Because of the fact that the project is still ongoing, the part I and part VI will NOT be described detailedly.

1.The dataset

As shown above, it’s a sample from my created dataset which contains a rgb image and corresponding mask. The foreground is a tool(the hammer), and the background contains other unrelated things. At the very beginning when there was no relationship to how to training, it is of top priority to create enough data and split them into train, validate and test dataset. We collected 4535 imgs, 464 imgs and 454 imgs for training, validating and evaluating.

2. The format of COCO

As said by a famous blog, we use COCO to reconstruct our data is not because it is the best format, but it is the most widely used and accepted format. So we need to arrange our dataset in that format. To our relief, there are a lot of tools to help us automatically conduct such procedure, for example, pycococreator.

What we need to do is only to set the related INFO, LICENSES, CATEGORIES and corresponding directory.

INFO = {
    "description": "Hammer Segmentation Dataset",
    "url": "https://github.com/Kami-code",
    "version": "0.1.0",
    "year": 2022,
    "contributor": "Kami-code",
    "date_created": datetime.datetime.utcnow().isoformat(' ')
}

LICENSES = [
    {
        "id": 1,
        "name": "Attribution-NonCommercial-ShareAlike License",
        "url": "http://creativecommons.org/licenses/by-nc-sa/2.0/"
    }
]

CATEGORIES = [
    {
        'id': 1,
        'name': 'hammer',
        'supercategory': 'none',
    },
]

...
def main():
    ROOT_DIR = 'hammer_' + MODE
    IMAGE_DIR = os.path.join(ROOT_DIR, "rgb")
    ANNOTATION_DIR = os.path.join(ROOT_DIR, "mask")
    coco_output = {
        "info": INFO,
        "licenses": LICENSES,
        "categories": CATEGORIES,
        "images": [],
        "annotations": []
    }
...

The structure is from the blog. You can refer to it to create your custom dataset.

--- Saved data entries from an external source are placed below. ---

$ cat config.mk
export PLATFORM = sky130hd
export DESIGN_NAME = plbl_ram
export DESIGN_NICKNAME = d
export VERILOG_FILES = /design/src/design/plbl_ram.sv
export SDC_FILE = /design/constraint.sdc
export NUM_CORES = 1
export LEC_CHECK = 0
export ABC_AREA = 1
export BUFFER_PORTS_ARGS = -buffer_cell sky130_fd_sc_hd__buf_2
export CAP_MARGIN = 20
export CELL_PAD_IN_SITES_DETAIL_PLACEMENT = 2
export CELL_PAD_IN_SITES_GLOBAL_PLACEMENT = 2
export CORE_MARGIN = 3
export CORE_UTILIZATION = 38
export DETAILED_ROUTE_END_ITERATION = 8
export PLACE_DENSITY_LB_ADDON = 0.1
export SETUP_SLACK_MARGIN = 0.1
export SYNTH_ARGS = -nofsm -noshare
export SYNTH_HDL_FRONTEND = slang
export SYNTH_SLANG_ARGS = --single-unit
$ cat constraint.sdc
create_clock -name clk -period 1.1 [get_ports clk]
set_input_delay 0.055 -clock clk [delete_from_list [all_inputs] [get_ports clk]]
set_output_delay 0.055 -clock clk [all_outputs]
set_load 0.05 [all_outputs]
$ cat src/design/plbl_ram.sv
// Generic RAM with one write port and two registered read ports.
`timescale 1ns / 1ps

module plbl_ram #(
  parameter int WIDTH = 8,
  parameter int DEPTH = 16
) (
  input  logic                     clk,
  input  logic                     we,
  input  logic [$clog2(DEPTH)-1:0] waddr,
  input  logic [WIDTH-1:0]         wdata,
  input  logic [$clog2(DEPTH)-1:0] raddr_a,
  input  logic [$clog2(DEPTH)-1:0] raddr_b,
  output logic [WIDTH-1:0]         rdata_a,
  output logic [WIDTH-1:0]         rdata_b
);

  logic [WIDTH-1:0] mem [DEPTH];

  always_ff @(posedge clk) begin
    if (we) begin
      mem[waddr] <= wdata;
    end
    rdata_a <= mem[raddr_a];
    rdata_b <= mem[raddr_b];
  end

endmodule

==> impl_metrics.tcl <==
set metrics [dict create \
    grt_pass1_wl_um 46360 \
    grt_util_met1_pct 39.18 \
    preCtsSetupSlack_ns -0.1426 \
    slowest_delay_ns 0.37 \
    dr.pass1.iters 5 \
    ys_seq_area_share_pct 57.36 \
    layout_setup_ws_ns 0.01603 \
    relSlewSlack_pct 60.24 \
    final-hold-violation-count 0 \
    max-cap-violations 0 \
    drc 0 \
    synth.cell_area_um2 7259 \
    cpMaxStageDelayCell "edfxtp_1" \
    vias 6538 \
    core_area_um2 18330 \
    fin_nets 936 \
    die_area_um2 20800 \
    gp_congestion 0.8442 \
    fp-row-count 49 \
    finalInstanceArea_um2 9268 \
    htreeDepth 4 \
    holdBufCountCts 0 \
    cp.arrival_ns 1.42 \
    path_common_cell "nand3_1" \
    grt_remaining_overflow 0 \
    end_kind "flip-flop" \
    io_pins 38 \
    status "complete, no violations" \
    use_met3_pct 4.993 \
    p_leak_nw 4.069 \
    dp_hpwl_um 19910 \
    grt_usage_pct 30.81 \
    cts.sinks 144 \
    grt_start_max_net_pins 35 \
    cp-start-kind "flip-flop" \
    placed_cell_area_um2 7961 \
    timing.rr.start "mem[13][1]" \
    worst-path-max-fanout 2 \
    n_fill_cell 1910 \
    synth.distinct_cells 13 \
    hp-class "in -> reg" \
    rsz0062_at_grt "yes" \
    clk_pin_slew_worst_paths_ns 0.07 \
    wl_per_cell_um 26.85 \
    grt_use_met2_pct 52.47 \
    dp_cells 1124 \
    setup_tns_ns 0 \
    worst_pin_slew_ns 0.5958 \
    pwr_density_cell_nw_per_um2 1550 \
    grt_pass1_vias 7298 \
    die_x_um 144.2 \
    final_core_utilization_pct 50.56 \
    worst_hold_slack_ns 0.03650 \
    numCtsBuffers 17 \
    crit_required_ns 1.44 \
    critPathLaunch "mem[13][1]" \
    cts_tree "built" \
    finalPower_mw 14.36 \
    fin_cells 1157 \
    ys_seq_elements 144 \
    critPathKind "reg -> reg" \
    hp-start "raddr_b[2]" \
    clock_latency_ns 0.44 \
    max-vdd-ir-drop_mv 1.055 \
    syn-num-nets 873 \
    viasPerCell 5.651 \
    fmaxAchievable_ghz 0.9225 \
    timing.final.crit_period_ns 1.084 \
    fin_crit_sh_pct 98.54 \
    antenna_found_initial 0 \
    synthCells 851 \
    routed_wl_um 31060 \
    start_util_pct 39.60 \
    syn_to_final_growth_pct 27.66 \
    busiest_layer "met2" \
    die_height_um 144.2 \
    ant_nets 0 \
    drt-initial-drc-count 490 \
    worst_clock_skew_ns 0.009711 \
    cts_root_buf "clkbuf_16" \
    numPortBuffers 37 \
    syn_avg_cell_area_um2 8.531 \
    drv_slew 0 \
    ys_warn_count 0 \
    setup_viol 0 \
    layout-drive-gt1-share_pct 35.06 \
    worstPathCellList "inv_1 > nand2_1 > nand3_1 > nand3_1 > nand3_1 > nand2_1" \
    cts.path.max_buffers 2 \
]
flip-flops by register name (all words and copies together), names as in the netlist:
name     count
mem        128
rdata_b      8
rdata_a      8
cell type report:
| class | instances | area, um2 | share of cell area, % |
|---|---|---|---|
| clock buffers | 21 | 460.4 | 4.968 |
| inverters | 138 | 518.0 | 5.589 |
| diodes | 1 | 2.502 | 0.02700 |
| flip-flops and latches | 144 | 4194 | 45.25 |
| well taps | 229 | 286.5 | 3.092 |
| clock inverters | 11 | 140.1 | 1.512 |
| repair buffers | 92 | 885.9 | 9.559 |
| multi-input cells | 521 | 2780 | 30.00 |
final timing paths:
path,end,slack [ns],cells past startpoint
min reg2reg,rdata_a[1],0.72,6
min,rdata_b[7],0.04,4
max,rdata_a[1],0.02,6
max reg2reg,rdata_a[1],0.02,6
synth_stat cells:
master / n / area, um2
nor2_1: 17 / 63.81
buf_4: 4 / 30.03
clkbuf_1: 3 / 11.26
inv_1: 134 / 503.0
buf_6: 14 / 157.7
buf_2: 26 / 130.1
dfxtp_1: 16 / 320.3
buf_1: 1 / 3.750
nand3_1: 225 / 1126
edfxtp_1: 128 / 3844
nand2_1: 277 / 1040
nand3b_1: 2 / 15.01
inv_2: 4 / 15.01
kinds of logic after synthesis:
| kind of cell | Yosys count | share of synthesized area, % |
|---|---|---|
| buffers and inverters | 186 | 11.72 |
| DFF | 144 | 57.36 |
| and+or+nand+nor | 521 | 30.92 |
routing by layer:
layer / wire [um] / vias up
li1: - / 2868
met1: 12830 / 3341
met2: 15530 / 255
met3: 1642 / 74
met4: 1060 / 0
met5: 0 / -
cells in the final DEF, fill, tap and decap left out, types with 10 or more instances in the layout:
cell type and n:
inv_1 63, clkbuf_16 17, nor2_1 17, nand2_2 27
buf_12 12, buf_4 43, inv_2 75, buf_8 10
buf_2 21, edfxtp_1 128, nand2_1 249, nand3_1 139
nand3_2 82
worst max-delay path, delay by kind of cell (launching register included):
| family | cells | cell delay, ns |
|---|---|---|
| buf+inv | 1 | 0.12 |
| flops | 1 | 0.37 |
| simple gates | 5 | 0.49 |
where the power goes:
group / internal, mW / leakage [nW] / total [mW] / switching (mW)
clock network: 3.67 / 0.285 / 6.04 / 2.37
logic: 0.665 / 2.49 / 2.08 / 1.41
registers: 6.13 / 1.29 / 6.24 / 0.111
timing repair:
action,4_1_cts,5_1_grt
setup buffers,0,0
gates resized for setup,135,116
pin swaps,27,28
endpoints found under the setup margin,32,31
(Power assumes the default switching activity.)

What I want to mention is if we have a lot of mask of different objects on a single image(though not in our current settings), the annotation_id should start from 0 and increase for each mask, while the meaning of image_id is easily understood. By the way, it seems no need to make annotation_id the same as “id” in CATEGORIES, so making it start from zero is necessary.

After running the script of pycococreator, we get a single json file named “instance_train2022.json”. We can use the visualizer script provided in that repo to visualize to check whether we successfully get a COCO json file. COCO will contain the information which provided in the mask.png file using contour algorithm.(Finally, they will be stored in polygons format.)

Since now, we have successfully got our first COCO dataset!

3. MMDection

MMDetection is an open source object detection toolbox based on PyTorch. It is a part of the OpenMMLab project. It provides a abstraction on the PyTorch which enables me train my network without writing any code. Frankly speaking, I will not use it if I have enough time to dig deep in mask-rcnn, cause it makes me tightly rely on the API, which do no good for my career. For now, given limited time, I have to use it.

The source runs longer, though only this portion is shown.